The eye is a complex organ composed of distinct cell lineages. In recent years, we have successfully induced 2D eye-like organoids named SEAM (Self-formed Ectodermal Autonomous Multi-zone), consisting of various ocular cell lineages, such as corneal and retinal progenitor cells in a well-organized manner from human pluripotent stem cells (PSCs) (Hayashi R. Nature 2016). Furthermore, we established a method for isolating induced corneal cells, and in 2019, achieved the world's first successful transplantation of human PSC-derived corneal epithelial cells to treat patients with corneal epithelial stem cell deficiency.

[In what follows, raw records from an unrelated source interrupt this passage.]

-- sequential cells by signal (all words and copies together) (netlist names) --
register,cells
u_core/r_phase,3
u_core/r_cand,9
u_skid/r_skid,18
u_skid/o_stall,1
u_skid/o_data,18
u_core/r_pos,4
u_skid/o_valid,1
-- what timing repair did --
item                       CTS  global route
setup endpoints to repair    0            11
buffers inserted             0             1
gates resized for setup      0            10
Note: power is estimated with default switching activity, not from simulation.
**src/rtl/core/rbs_pkg.sv**
```systemverilog
// Shared types, codes and constants of the retry backoff sender.
package rbs_pkg;

  localparam int TIME_BITS_DEF = 48;
  localparam int FIELD_TIME_W  = 48;
  localparam int ATT_W         = 11;
  localparam int BO_W          = 32;
  localparam int CFG_DATA_W    = 32;
  localparam int CFG_IDX_W     = 2;

  localparam logic [ATT_W-1:0] MAX_ATT_RESET = ATT_W'(1);
  localparam logic [BO_W-1:0]  BO_RESET      = BO_W'(1);

  typedef enum logic [2:0] {
    MODE_IDLE      = 3'd0,
    MODE_WAITING   = 3'd1,
    MODE_BACKOFF   = 3'd2,
    MODE_SUCCEEDED = 3'd3,
    MODE_FAILED    = 3'd4
  } mode_e;

  typedef enum logic [2:0] {
    ERR_OK            = 3'd0,
    ERR_TERMINAL      = 3'd1,
    ERR_PENDING       = 3'd2,
    ERR_BACKOFF       = 3'd3,
    ERR_BUDGET        = 3'd4,
    ERR_NOT_WAITING   = 3'd5,
    ERR_OK_AS_FAILURE = 3'd6,
    ERR_BAD_RESPONSE  = 3'd7
  } err_e;

  typedef enum logic [1:0] {
    ACT_BEGIN    = 2'd0,
    ACT_RESPONSE = 2'd1,
    ACT_FAILURE  = 2'd2
  } action_e;

  typedef enum logic [CFG_IDX_W-1:0] {
    CFG_MAX_ATTEMPTS = 2'd0,
    CFG_INIT_BACKOFF = 2'd1,
    CFG_MAX_BACKOFF  = 2'd2
  } cfg_idx_e;

  localparam logic [2:0] STATUS_OK        = 3'd0;
  localparam logic [2:0] STATUS_UNAVAIL   = 3'd1;
  localparam logic [2:0] STATUS_EXHAUSTED = 3'd2;
  localparam logic [2:0] STATUS_IO        = 3'd3;
  localparam logic [2:0] STATUS_OTHER     = 3'd4;
  localparam logic [2:0] STATUS_NONE      = 3'd5;

  typedef struct packed {
    logic [1:0]              action;
    logic [FIELD_TIME_W-1:0] now;
    logic [2:0]              resp_status;
    logic                    response_valid;
  } in_t;

  typedef struct packed {
    logic [2:0]              error;
    logic [ATT_W-1:0]        attempt_number;
    logic [2:0]              mode;
    logic [FIELD_TIME_W-1:0] retry_not_before;
    logic [2:0]              last_status;
  } out_t;

  typedef struct packed {
    logic [ATT_W-1:0] max_attempts;
    logic [BO_W-1:0]  first_backoff;
    logic [BO_W-1:0]  max_backoff;
  } cfg_t;

  typedef struct packed {
    logic                  we;
    logic [CFG_IDX_W-1:0]  idx;
    logic [CFG_DATA_W-1:0] data;
  } cfg_wr_t;

  typedef struct packed {
    mode_e            mode;
    logic [ATT_W-1:0] attempts;
    logic [BO_W-1:0]  backoff;
    logic [2:0]       status;
  } state_t;

  function automatic logic is_retryable(input logic [2:0] code);
    return (code == STATUS_UNAVAIL) || (code == STATUS_EXHAUSTED) || (code == STATUS_IO);
  endfunction

endpackage

```
**src/rtl/core/rbs_cfg_regs.sv**
```systemverilog
// Configuration registers: attempt budget, initial delay and delay cap.
module rbs_cfg_regs
  import rbs_pkg::*;
(
  input  logic    clk_i,
  input  logic    rst_ni,
  input  cfg_wr_t cfg_wr_i,
  output cfg_t    cfg_o
);

  cfg_t cfg_q;

  always_ff @(posedge clk_i or negedge rst_ni) begin
    if (!rst_ni) begin
      cfg_q.max_attempts  <= MAX_ATT_RESET;
      cfg_q.first_backoff <= BO_RESET;
      cfg_q.max_backoff   <= BO_RESET;
    end else if (cfg_wr_i.we) begin
      unique case (cfg_wr_i.idx)
        CFG_MAX_ATTEMPTS: cfg_q.max_attempts  <= cfg_wr_i.data[ATT_W-1:0];
        CFG_INIT_BACKOFF: cfg_q.first_backoff <= cfg_wr_i.data[BO_W-1:0];
        CFG_MAX_BACKOFF:  cfg_q.max_backoff   <= cfg_wr_i.data[BO_W-1:0];
        default: ;
      endcase
    end
  end

  assign cfg_o = cfg_q;

endmodule

```
**src/rtl/core/rbs_step_logic.sv**
```systemverilog
// Next-state logic for one event: mode checks, backoff doubling, deadline sum.
module rbs_step_logic
  import rbs_pkg::*;
#(
  parameter int TIME_BITS = TIME_BITS_DEF
) (
  input  state_t               st_i,
  input  logic [TIME_BITS-1:0] deadline_i,
  input  cfg_t                 cfg_i,
  input  in_t                  item_i,
  output state_t               st_o,
  output logic [TIME_BITS-1:0] deadline_o,
  output err_e                 err_o
);

  localparam int SUM_W = ((TIME_BITS > BO_W) ? TIME_BITS : BO_W) + 1;

  logic [63:0]          now_ext;
  logic [TIME_BITS-1:0] now_t;
  logic [2:0]           status;
  logic [SUM_W-1:0]     sum;
  logic [TIME_BITS-1:0] dl_retry;
  logic [BO_W:0]        dbl;
  logic [BO_W-1:0]      bo_next;
  logic                 retry_ok;

  always_comb begin
    now_ext = 64'(item_i.now);
    now_t   = now_ext[TIME_BITS-1:0];
    status  = (item_i.resp_status > STATUS_OTHER) ? STATUS_OTHER : item_i.resp_status;

    // Deadline saturates at the largest tick value.
    sum      = SUM_W'(now_t) + SUM_W'(st_i.backoff);
    dl_retry = ((sum >> TIME_BITS) != '0) ? '1 : sum[TIME_BITS-1:0];

    // Double the delay, clamped to the cap; a cap below the delay freezes it.
    dbl     = {st_i.backoff, 1'b0};
    bo_next = st_i.backoff;
    if (st_i.backoff < cfg_i.max_backoff) begin
      bo_next = (dbl < {1'b0, cfg_i.max_backoff}) ? dbl[BO_W-1:0] : cfg_i.max_backoff;
    end

    retry_ok = is_retryable(status) && (st_i.attempts < cfg_i.max_attempts);
  end

  always_comb begin
    st_o       = st_i;
    deadline_o = deadline_i;
    err_o      = ERR_OK;
    unique case (item_i.action)
      ACT_BEGIN: begin
        if (st_i.mode == MODE_SUCCEEDED || st_i.mode == MODE_FAILED) begin
          err_o = ERR_TERMINAL;
        end else if (st_i.mode == MODE_WAITING) begin
          err_o = ERR_PENDING;
        end else if (st_i.mode == MODE_BACKOFF && now_t < deadline_i) begin
          err_o = ERR_BACKOFF;
        end else if (st_i.attempts >= cfg_i.max_attempts) begin
          err_o = ERR_BUDGET;
        end else begin
          st_o.attempts = st_i.attempts + ATT_W'(1);
          st_o.mode     = MODE_WAITING;
          deadline_o    = '0;
        end
      end
      ACT_RESPONSE, ACT_FAILURE: begin
        if (st_i.mode != MODE_WAITING) begin
          err_o = ERR_NOT_WAITING;
        end else if (item_i.action == ACT_RESPONSE && !item_i.response_valid) begin
          err_o = ERR_BAD_RESPONSE;
        end else if (status == STATUS_OK) begin
          if (item_i.action == ACT_RESPONSE) begin
            st_o.status = STATUS_OK;
            st_o.mode   = MODE_SUCCEEDED;
            deadline_o  = '0;
          end else begin
            err_o = ERR_OK_AS_FAILURE;
          end
        end else begin
          st_o.status = status;
          if (retry_ok) begin
            st_o.mode    = MODE_BACKOFF;
            st_o.backoff = bo_next;
            deadline_o   = dl_retry;
          end else begin
            st_o.mode  = MODE_FAILED;
            deadline_o = '0;
          end
        end
      end
      default: err_o = ERR_NOT_WAITING;
    endcase
  end

endmodule

```
**src/rtl/core/rbs_sender_state.sv**
```systemverilog
// Retry state registers and the result built from their next values.
module rbs_sender_state
  import rbs_pkg::*;
#(
  parameter int TIME_BITS = TIME_BITS_DEF
) (
  input  logic    clk_i,
  input  logic    rst_ni,
  input  logic    step_en_i,
  input  in_t     item_i,
  input  cfg_t    cfg_i,
  input  cfg_wr_t cfg_wr_i,
  output out_t    result_o
);

  state_t               st_q, st_d;
  logic [TIME_BITS-1:0] dl_q, dl_d;
  err_e                 err;
  logic [63:0]          dl_ext;
  logic                 bo_load;

  rbs_step_logic #(
    .TIME_BITS(TIME_BITS)
  ) u_step (
    .st_i      (st_q),
    .deadline_i(dl_q),
    .cfg_i     (cfg_i),
    .item_i    (item_i),
    .st_o      (st_d),
    .deadline_o(dl_d),
    .err_o     (err)
  );

  // A new initial delay takes effect at once only before the first attempt.
  assign bo_load = cfg_wr_i.we && (cfg_wr_i.idx == CFG_INIT_BACKOFF) &&
                   (st_q.mode == MODE_IDLE) && (st_q.attempts == '0);

  always_ff @(posedge clk_i or negedge rst_ni) begin
    if (!rst_ni) begin
      st_q.mode     <= MODE_IDLE;
      st_q.attempts <= '0;
      st_q.backoff  <= BO_RESET;
      st_q.status   <= STATUS_NONE;
      dl_q          <= '0;
    end else if (step_en_i) begin
      st_q <= st_d;
      dl_q <= dl_d;
    end else if (bo_load) begin
      st_q.backoff <= cfg_wr_i.data[BO_W-1:0];
    end
  end

  always_comb begin
    dl_ext                    = 64'(dl_d);
    result_o.error            = err;
    result_o.attempt_number   = st_d.attempts;
    result_o.mode             = st_d.mode;
    result_o.retry_not_before = dl_ext[FIELD_TIME_W-1:0];
    result_o.last_status      = st_d.status;
  end

endmodule

```
**src/rtl/core/retry_backoff_sender_unit.sv**
```systemverilog
// Top level of the retry backoff sender: request and result registers around the state.
//
// Usage: each request on the in channel (in_valid_i/in_ready_o, payload in_data_i)
// is one event for a single outstanding request: begin an attempt, a response
// arrived, or a transport failure, stamped with the current tick. Every request
// yields exactly one result on the out channel (out_valid_o/out_ready_i,
// payload out_data_o) holding the error code and the state after the event.
// The configuration port (cfg_we_i, cfg_idx_i, cfg_wdata_i) writes the attempt
// budget, the initial delay and the delay cap; write it only while idle.
// A request passes two registers, the request register and the result register,
// before its result is valid; while the out channel stalls it waits in the first.
// Throughput: one request per cycle while the receiver keeps up; the event logic is
// one add and a few compares between the request, state and result registers.
// Reset: mode idle, no attempts, status none, delay and config registers at 1.
// When the receiver stalls, the result register holds and the request register
// still takes one more request before in_ready_o drops.
module retry_backoff_sender_unit
  import rbs_pkg::*;
#(
  parameter int TIME_BITS = TIME_BITS_DEF
) (
  input  logic                  clk_i,
  input  logic                  rst_ni,
  input  logic                  in_valid_i,
  output logic                  in_ready_o,
  input  in_t                   in_data_i,
  output logic                  out_valid_o,
  input  logic                  out_ready_i,
  output out_t                  out_data_o,
  input  logic                  cfg_we_i,
  input  logic [CFG_IDX_W-1:0]  cfg_idx_i,
  input  logic [CFG_DATA_W-1:0] cfg_wdata_i
);

  in_t     req_q;
  logic    req_v_q;
  out_t    out_q;
  logic    out_v_q;
  logic    step_fire;
  out_t    result;
  cfg_t    cfg;
  cfg_wr_t cfg_wr;

  assign cfg_wr.we   = cfg_we_i;
  assign cfg_wr.idx  = cfg_idx_i;
  assign cfg_wr.data = cfg_wdata_i;

  rbs_cfg_regs u_cfg (
    .clk_i   (clk_i),
    .rst_ni  (rst_ni),
    .cfg_wr_i(cfg_wr),
    .cfg_o   (cfg)
  );

  rbs_sender_state #(
    .TIME_BITS(TIME_BITS)
  ) u_state (
    .clk_i    (clk_i),
    .rst_ni   (rst_ni),
    .step_en_i(step_fire),
    .item_i   (req_q),
    .cfg_i    (cfg),
    .cfg_wr_i (cfg_wr),
    .result_o (result)
  );

  assign step_fire  = req_v_q && (!out_v_q || out_ready_i);
  assign in_ready_o = !req_v_q || step_fire;

  always_ff @(posedge clk_i or negedge rst_ni) begin
    if (!rst_ni) begin
      req_v_q <= 1'b0;
      out_v_q <= 1'b0;
    end else begin
      if (in_ready_o) begin
        req_v_q <= in_valid_i;
      end
      if (step_fire) begin
        out_v_q <= 1'b1;
      end else if (out_ready_i) begin
        out_v_q <= 1'b0;
      end
    end
  end

  always_ff @(posedge clk_i) begin
    if (in_ready_o && in_valid_i) begin
      req_q <= in_data_i;
    end
    if (step_fire) begin
      out_q <= result;
    end
  end

  assign out_valid_o = out_v_q;
  assign out_data_o  = out_q;

`ifndef NO_ASSERTIONS
  // A held request must not be lost or overwritten while the result side stalls.
  a_req_held: assert property (@(posedge clk_i) disable iff (!rst_ni)
    req_v_q && !step_fire |=> req_v_q && $stable(req_q))
    else $error("held request was dropped or overwritten");

  // Only the backoff mode carries a retry deadline.
  a_deadline_mode: assert property (@(posedge clk_i) disable iff (!rst_ni)
    out_valid_o && (out_data_o.mode != MODE_BACKOFF) |-> out_data_o.retry_not_before == '0)
    else $error("deadline set outside backoff mode");

  // Success is only reached through an ok status.
  a_success_status: assert property (@(posedge clk_i) disable iff (!rst_ni)
    out_valid_o && (out_data_o.mode == MODE_SUCCEEDED) |-> out_data_o.last_status == STATUS_OK)
    else $error("succeeded without an ok status");
`endif

endmodule

```
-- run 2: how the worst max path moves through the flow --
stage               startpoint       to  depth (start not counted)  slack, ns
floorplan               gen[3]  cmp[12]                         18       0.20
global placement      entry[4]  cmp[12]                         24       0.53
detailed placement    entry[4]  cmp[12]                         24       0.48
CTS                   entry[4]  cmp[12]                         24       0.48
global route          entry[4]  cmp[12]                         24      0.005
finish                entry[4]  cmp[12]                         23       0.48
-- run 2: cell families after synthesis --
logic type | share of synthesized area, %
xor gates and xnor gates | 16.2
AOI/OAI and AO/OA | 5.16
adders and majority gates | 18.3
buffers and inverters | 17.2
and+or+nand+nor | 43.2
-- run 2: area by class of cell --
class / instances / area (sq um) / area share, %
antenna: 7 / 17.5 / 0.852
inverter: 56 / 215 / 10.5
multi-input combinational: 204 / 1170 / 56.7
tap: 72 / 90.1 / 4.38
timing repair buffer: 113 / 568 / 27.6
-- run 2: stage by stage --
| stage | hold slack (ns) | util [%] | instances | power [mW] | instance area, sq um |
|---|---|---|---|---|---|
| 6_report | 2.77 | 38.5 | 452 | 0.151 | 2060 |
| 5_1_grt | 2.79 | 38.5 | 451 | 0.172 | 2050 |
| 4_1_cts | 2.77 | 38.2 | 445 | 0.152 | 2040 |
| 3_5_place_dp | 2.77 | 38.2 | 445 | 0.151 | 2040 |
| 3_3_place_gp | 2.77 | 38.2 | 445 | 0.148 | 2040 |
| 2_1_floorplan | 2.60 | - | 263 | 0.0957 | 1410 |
$ cat config.mk
export PLATFORM = sky130hd
export DESIGN_NAME = sfi_fifo
export DESIGN_NICKNAME = d
export VERILOG_FILES = /design/src/rtl/core/sfi_pkg.sv /design/src/rtl/core/sfi_fifo.sv
export SDC_FILE = /design/constraint.sdc
export NUM_CORES = 1
export LEC_CHECK = 0
export BUFFER_PORTS_ARGS = -buffer_cell sky130_fd_sc_hd__buf_2
export CAP_MARGIN = 15
export CORE_MARGIN = 4
export CORE_UTILIZATION = 57
export CTS_CLUSTER_DIAMETER = 50
export DETAILED_ROUTE_END_ITERATION = 10
export HOLD_SLACK_MARGIN = 0.05
export PLACE_DENSITY = 0.79
export SLEW_MARGIN = 20
export SYNTH_ARGS = -nofsm -noshare
export SYNTH_HDL_FRONTEND = slang
export SYNTH_SLANG_ARGS = --single-unit
$ cat constraint.sdc
create_clock -name clk -period 9.1 [get_ports clk]
set_clock_uncertainty 0.05 [all_clocks]
set_input_delay 0.91 -clock clk [delete_from_list [all_inputs] [get_ports clk]]
set_output_delay 0.91 -clock clk [all_outputs]
set_load 0.01 [all_outputs]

On the other hand, by utilizing SEAM as an organoid model for human eye development, we have investigated the mechanisms underlying the development of human ocular surface cells and successfully induced conjunctival epithelial tissues (Nomi K. Cell Rep 2021) and functional 3D lacrimal gland organoids from human PSCs (Hayashi R. Nature 2022).
BIO
Ryuhei Hayashi, a Professor at Osaka University Graduate School of Medicine, has been working on in vitro eye development using human pluripotent stem cells and application to regenerative medicine for the eye, particularly, for the ocular surface (Nature 2016, Nature Protoc. 2017, Sci Rep. 2018), and completed the world's first transplantation of iPS-derived corneal epithelium to the patients (2019-2022). And recently, conjunctival epithelium including goblet cells (Cell Rep. 2021, iScience 2023) and functional 3D lacrimal gland-like organoids (Nature 2022) were successfully induced from human PSCs by using the organoid technology.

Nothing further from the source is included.